Exercise description: From the records below, please repeat exactly the line that has "met4,0,1230,0.0936", the line that has "486 | 486 |", and every line between them, and nothing else.

Saved entries:
::::::::::
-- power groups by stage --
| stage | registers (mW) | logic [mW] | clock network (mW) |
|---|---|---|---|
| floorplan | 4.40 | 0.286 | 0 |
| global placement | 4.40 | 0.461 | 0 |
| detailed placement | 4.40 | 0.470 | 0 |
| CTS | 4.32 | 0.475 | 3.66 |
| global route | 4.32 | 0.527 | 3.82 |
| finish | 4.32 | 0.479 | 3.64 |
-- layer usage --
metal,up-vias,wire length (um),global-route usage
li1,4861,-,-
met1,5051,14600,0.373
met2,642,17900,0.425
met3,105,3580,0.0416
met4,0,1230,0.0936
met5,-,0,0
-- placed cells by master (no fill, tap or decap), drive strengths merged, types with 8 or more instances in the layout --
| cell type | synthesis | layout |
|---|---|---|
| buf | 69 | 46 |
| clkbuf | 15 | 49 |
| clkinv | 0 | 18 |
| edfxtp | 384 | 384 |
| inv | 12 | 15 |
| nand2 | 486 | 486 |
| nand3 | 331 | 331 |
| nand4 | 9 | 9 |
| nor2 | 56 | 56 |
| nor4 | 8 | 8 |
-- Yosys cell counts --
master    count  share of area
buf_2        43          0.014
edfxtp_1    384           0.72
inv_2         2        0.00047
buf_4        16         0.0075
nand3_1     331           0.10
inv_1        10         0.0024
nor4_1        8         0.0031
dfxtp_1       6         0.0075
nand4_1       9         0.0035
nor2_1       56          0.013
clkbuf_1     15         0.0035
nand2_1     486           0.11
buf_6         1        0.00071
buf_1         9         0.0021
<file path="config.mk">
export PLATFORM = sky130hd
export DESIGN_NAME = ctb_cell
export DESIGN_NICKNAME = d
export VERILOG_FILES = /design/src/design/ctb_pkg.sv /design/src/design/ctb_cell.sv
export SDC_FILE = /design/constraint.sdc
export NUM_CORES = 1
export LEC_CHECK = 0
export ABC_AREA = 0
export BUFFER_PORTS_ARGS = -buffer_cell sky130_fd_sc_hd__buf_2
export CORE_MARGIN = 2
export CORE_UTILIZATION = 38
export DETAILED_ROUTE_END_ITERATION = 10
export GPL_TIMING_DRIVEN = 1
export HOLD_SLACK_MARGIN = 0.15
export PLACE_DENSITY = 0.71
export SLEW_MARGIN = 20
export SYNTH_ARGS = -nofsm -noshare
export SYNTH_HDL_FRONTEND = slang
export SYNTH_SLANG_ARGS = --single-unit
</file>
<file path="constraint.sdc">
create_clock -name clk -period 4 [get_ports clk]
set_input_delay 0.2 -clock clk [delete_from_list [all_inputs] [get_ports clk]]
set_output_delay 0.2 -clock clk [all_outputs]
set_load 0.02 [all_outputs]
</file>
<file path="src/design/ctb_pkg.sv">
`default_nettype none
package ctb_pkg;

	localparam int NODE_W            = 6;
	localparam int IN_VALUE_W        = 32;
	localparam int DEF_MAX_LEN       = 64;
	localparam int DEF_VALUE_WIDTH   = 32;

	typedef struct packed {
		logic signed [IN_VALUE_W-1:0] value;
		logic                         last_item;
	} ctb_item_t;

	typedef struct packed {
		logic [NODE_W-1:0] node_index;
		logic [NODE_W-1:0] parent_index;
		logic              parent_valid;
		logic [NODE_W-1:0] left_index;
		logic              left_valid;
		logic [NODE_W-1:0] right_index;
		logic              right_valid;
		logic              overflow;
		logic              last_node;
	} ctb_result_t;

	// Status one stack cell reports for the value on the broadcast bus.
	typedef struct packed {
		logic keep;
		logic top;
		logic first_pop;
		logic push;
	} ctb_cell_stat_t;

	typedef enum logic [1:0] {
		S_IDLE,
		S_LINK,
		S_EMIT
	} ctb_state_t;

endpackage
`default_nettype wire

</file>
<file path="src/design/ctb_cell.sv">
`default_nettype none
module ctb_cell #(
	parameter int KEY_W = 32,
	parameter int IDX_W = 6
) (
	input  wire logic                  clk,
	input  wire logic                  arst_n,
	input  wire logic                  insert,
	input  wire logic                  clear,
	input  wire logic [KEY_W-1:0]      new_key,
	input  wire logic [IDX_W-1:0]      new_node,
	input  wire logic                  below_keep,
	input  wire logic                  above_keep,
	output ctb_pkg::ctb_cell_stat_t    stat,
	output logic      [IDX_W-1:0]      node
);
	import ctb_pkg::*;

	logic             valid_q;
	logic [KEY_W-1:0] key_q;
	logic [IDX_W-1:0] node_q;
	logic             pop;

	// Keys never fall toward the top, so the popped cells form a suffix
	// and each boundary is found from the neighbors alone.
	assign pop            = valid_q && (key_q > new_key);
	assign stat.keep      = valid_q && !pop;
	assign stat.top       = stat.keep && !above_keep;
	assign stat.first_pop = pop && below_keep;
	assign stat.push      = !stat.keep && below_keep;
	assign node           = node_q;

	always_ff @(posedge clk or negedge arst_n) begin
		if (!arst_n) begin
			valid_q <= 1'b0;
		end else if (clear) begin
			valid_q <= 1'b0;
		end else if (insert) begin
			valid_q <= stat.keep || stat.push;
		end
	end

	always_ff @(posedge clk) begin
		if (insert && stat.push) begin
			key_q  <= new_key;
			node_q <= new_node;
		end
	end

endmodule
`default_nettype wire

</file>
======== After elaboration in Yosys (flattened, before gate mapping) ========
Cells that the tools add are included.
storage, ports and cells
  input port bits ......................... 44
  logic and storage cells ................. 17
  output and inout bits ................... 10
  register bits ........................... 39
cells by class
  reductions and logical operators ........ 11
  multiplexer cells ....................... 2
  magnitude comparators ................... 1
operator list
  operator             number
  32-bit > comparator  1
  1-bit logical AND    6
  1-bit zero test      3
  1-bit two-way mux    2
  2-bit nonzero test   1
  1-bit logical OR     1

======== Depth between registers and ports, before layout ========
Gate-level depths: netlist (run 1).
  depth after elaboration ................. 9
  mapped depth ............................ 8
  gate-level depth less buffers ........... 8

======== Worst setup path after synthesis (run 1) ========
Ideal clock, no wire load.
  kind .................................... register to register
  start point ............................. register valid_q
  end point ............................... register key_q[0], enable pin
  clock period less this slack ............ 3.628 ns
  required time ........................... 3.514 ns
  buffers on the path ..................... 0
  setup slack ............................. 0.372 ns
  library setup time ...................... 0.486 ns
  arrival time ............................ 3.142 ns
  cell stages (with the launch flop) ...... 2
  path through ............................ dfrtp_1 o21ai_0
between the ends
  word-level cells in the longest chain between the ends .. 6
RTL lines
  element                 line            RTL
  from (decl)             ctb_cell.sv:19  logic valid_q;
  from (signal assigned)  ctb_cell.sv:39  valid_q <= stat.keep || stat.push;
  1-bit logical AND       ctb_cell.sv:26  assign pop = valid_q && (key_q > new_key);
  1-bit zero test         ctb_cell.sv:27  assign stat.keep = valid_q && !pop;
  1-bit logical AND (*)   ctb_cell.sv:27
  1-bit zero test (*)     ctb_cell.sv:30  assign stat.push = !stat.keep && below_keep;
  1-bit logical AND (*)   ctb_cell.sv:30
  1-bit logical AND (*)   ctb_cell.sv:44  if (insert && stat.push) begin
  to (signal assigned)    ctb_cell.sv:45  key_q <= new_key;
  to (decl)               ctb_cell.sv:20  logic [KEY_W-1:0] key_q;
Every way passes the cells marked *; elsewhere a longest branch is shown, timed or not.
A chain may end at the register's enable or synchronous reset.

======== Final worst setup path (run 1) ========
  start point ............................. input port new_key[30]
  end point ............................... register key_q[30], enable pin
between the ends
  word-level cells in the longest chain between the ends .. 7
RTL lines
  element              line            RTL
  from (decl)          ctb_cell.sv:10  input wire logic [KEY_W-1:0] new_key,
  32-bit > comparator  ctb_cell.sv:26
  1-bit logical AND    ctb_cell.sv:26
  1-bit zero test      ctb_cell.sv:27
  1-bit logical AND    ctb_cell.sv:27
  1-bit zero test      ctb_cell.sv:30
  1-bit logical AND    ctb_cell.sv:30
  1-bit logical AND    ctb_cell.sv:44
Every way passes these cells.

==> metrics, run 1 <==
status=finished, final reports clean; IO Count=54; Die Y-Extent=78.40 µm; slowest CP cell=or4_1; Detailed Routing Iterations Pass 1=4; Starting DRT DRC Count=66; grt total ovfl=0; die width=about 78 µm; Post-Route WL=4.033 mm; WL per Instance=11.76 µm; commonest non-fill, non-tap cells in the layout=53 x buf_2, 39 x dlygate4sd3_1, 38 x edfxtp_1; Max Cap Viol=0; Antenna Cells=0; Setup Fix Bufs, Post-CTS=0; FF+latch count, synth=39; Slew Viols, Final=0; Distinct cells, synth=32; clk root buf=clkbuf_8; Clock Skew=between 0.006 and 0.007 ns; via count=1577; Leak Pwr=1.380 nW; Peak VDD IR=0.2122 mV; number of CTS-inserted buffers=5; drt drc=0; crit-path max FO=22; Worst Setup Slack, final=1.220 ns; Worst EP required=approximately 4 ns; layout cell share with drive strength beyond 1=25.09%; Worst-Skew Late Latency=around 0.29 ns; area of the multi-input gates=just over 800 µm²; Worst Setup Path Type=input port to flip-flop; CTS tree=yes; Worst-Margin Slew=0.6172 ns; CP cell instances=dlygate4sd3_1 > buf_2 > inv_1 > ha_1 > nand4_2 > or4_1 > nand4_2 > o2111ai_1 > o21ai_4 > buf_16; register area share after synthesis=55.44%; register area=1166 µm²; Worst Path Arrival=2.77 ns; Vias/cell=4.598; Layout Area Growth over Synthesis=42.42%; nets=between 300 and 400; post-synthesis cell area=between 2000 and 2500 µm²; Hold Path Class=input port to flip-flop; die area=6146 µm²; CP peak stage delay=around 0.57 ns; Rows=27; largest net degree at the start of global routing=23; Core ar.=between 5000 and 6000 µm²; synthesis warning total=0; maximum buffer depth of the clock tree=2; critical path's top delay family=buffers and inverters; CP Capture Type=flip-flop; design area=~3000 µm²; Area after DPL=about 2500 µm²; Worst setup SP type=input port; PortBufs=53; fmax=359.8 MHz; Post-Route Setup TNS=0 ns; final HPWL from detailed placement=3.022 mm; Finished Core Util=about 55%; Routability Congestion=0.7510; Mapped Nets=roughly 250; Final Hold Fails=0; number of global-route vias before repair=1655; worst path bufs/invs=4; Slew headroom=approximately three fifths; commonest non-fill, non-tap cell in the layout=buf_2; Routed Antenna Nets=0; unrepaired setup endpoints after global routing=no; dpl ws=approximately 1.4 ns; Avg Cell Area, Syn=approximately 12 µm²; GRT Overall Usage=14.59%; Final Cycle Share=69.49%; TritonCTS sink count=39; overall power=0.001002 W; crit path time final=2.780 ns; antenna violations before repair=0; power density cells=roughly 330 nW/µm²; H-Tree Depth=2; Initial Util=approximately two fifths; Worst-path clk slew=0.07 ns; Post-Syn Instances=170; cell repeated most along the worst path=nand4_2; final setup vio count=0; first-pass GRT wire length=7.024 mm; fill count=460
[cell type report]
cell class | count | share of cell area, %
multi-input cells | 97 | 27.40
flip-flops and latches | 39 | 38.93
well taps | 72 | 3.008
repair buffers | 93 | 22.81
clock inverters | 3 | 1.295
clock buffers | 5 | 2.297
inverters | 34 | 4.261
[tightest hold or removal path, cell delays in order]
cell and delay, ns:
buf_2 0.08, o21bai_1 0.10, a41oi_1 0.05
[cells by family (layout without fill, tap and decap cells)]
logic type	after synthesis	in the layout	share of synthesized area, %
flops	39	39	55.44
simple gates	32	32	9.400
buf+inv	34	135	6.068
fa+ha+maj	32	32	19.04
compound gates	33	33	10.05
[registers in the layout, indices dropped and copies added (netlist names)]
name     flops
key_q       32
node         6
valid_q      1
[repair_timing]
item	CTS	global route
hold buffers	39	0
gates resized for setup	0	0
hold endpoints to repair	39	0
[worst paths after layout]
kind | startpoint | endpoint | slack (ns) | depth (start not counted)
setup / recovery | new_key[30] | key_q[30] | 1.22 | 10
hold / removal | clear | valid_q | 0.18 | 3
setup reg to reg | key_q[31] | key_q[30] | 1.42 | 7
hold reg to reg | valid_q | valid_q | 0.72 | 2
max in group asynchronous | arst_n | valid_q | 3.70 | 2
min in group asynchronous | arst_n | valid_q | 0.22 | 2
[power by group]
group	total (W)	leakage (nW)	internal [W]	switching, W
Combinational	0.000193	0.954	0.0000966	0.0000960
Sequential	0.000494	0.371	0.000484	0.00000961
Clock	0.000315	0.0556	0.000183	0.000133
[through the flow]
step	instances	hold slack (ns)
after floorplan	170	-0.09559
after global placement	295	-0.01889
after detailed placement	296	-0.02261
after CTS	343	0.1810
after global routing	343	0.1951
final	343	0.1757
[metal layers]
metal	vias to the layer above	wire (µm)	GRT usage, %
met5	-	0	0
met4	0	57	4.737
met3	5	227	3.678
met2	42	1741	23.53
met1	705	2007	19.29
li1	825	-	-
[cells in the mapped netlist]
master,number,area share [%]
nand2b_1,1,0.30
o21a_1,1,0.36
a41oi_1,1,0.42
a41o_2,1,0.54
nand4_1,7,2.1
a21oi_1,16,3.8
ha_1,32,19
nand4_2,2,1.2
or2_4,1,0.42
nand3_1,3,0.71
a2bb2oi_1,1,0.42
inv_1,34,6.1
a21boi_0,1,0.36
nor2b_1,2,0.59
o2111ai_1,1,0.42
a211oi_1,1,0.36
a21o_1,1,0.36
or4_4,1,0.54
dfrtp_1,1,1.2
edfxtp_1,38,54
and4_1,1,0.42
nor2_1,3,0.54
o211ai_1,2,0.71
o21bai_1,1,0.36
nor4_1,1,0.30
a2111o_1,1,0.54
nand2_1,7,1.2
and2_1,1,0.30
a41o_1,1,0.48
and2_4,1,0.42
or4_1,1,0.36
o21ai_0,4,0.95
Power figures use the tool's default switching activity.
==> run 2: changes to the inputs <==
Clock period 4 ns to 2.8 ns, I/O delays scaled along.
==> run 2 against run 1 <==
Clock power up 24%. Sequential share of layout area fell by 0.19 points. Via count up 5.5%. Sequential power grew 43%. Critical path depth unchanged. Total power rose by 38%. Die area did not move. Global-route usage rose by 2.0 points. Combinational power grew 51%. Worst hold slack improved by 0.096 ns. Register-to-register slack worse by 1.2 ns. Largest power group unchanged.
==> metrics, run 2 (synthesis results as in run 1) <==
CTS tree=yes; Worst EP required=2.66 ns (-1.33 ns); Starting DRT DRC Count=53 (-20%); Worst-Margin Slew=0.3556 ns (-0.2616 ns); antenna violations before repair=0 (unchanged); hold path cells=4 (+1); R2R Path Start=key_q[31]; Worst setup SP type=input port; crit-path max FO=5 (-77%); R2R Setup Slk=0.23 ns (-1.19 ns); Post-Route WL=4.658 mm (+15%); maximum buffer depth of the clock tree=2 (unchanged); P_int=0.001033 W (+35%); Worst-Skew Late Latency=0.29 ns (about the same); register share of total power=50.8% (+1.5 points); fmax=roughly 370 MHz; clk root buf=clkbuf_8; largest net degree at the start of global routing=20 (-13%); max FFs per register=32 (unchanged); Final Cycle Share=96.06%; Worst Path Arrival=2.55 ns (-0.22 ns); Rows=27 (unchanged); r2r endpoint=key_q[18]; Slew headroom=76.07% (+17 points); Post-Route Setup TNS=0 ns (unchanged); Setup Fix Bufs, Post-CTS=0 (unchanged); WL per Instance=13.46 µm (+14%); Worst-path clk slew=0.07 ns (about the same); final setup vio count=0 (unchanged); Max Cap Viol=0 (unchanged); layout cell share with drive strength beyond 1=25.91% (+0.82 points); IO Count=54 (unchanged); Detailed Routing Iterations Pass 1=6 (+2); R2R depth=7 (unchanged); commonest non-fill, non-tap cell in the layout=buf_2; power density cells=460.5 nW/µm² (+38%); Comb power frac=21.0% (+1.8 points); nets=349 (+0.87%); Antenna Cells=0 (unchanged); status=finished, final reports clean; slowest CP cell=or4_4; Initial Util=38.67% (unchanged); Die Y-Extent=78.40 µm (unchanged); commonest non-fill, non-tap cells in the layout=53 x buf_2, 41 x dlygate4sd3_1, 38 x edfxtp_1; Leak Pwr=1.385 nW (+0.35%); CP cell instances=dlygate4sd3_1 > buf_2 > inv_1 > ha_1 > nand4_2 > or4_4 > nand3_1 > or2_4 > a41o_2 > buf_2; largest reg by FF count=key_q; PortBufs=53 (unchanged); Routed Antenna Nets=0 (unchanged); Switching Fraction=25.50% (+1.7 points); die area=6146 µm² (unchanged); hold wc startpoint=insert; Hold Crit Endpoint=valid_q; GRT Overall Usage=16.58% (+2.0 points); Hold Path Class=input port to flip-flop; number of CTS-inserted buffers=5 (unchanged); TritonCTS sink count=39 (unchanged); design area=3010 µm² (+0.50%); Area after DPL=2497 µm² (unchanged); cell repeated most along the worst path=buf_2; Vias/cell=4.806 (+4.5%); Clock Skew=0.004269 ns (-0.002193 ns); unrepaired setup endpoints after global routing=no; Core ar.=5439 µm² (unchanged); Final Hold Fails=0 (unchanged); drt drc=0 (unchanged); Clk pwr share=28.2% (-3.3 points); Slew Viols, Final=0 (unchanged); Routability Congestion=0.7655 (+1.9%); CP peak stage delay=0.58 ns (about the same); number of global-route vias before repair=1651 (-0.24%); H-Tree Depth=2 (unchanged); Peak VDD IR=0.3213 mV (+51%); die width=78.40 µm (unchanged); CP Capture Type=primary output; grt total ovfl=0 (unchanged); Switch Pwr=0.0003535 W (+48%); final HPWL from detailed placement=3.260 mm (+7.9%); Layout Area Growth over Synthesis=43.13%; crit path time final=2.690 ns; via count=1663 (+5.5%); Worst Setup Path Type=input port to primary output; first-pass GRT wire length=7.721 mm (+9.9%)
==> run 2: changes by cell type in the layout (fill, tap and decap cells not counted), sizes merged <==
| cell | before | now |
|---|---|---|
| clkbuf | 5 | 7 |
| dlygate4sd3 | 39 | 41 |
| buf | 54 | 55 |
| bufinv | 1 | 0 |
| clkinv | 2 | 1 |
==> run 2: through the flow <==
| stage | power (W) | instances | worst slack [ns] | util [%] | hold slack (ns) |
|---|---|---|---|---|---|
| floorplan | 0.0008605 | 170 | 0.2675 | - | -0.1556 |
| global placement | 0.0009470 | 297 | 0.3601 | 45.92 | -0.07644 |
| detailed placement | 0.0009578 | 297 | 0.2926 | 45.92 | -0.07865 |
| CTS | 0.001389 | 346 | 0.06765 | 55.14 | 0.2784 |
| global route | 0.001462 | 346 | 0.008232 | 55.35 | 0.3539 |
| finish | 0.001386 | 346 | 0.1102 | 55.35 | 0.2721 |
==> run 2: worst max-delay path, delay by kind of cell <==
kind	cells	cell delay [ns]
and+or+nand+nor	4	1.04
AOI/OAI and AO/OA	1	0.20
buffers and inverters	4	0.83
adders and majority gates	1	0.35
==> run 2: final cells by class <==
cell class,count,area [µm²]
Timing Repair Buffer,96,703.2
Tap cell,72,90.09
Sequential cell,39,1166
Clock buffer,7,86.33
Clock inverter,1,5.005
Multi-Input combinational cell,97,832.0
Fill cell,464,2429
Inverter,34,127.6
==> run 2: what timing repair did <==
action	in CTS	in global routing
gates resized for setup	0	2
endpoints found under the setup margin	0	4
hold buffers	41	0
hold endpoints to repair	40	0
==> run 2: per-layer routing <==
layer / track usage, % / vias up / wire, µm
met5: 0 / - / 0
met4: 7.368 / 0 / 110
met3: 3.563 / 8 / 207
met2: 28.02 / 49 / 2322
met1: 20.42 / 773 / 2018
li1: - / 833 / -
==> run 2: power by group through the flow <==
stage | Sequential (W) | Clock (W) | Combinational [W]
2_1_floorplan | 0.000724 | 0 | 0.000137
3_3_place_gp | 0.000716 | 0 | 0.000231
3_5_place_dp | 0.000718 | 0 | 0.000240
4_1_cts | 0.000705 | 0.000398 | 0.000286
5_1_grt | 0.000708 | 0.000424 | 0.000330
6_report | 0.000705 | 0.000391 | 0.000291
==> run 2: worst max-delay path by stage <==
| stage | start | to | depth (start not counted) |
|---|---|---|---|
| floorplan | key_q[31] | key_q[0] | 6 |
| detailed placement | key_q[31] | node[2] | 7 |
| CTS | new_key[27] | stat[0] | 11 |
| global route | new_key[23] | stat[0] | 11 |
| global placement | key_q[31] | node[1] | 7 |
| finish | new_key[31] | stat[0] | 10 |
::::::::::
Result for this exercise:
met4,0,1230,0.0936
met5,-,0,0
-- placed cells by master (no fill, tap or decap), drive strengths merged, types with 8 or more instances in the layout --
| cell type | synthesis | layout |
|---|---|---|
| buf | 69 | 46 |
| clkbuf | 15 | 49 |
| clkinv | 0 | 18 |
| edfxtp | 384 | 384 |
| inv | 12 | 15 |
| nand2 | 486 | 486 |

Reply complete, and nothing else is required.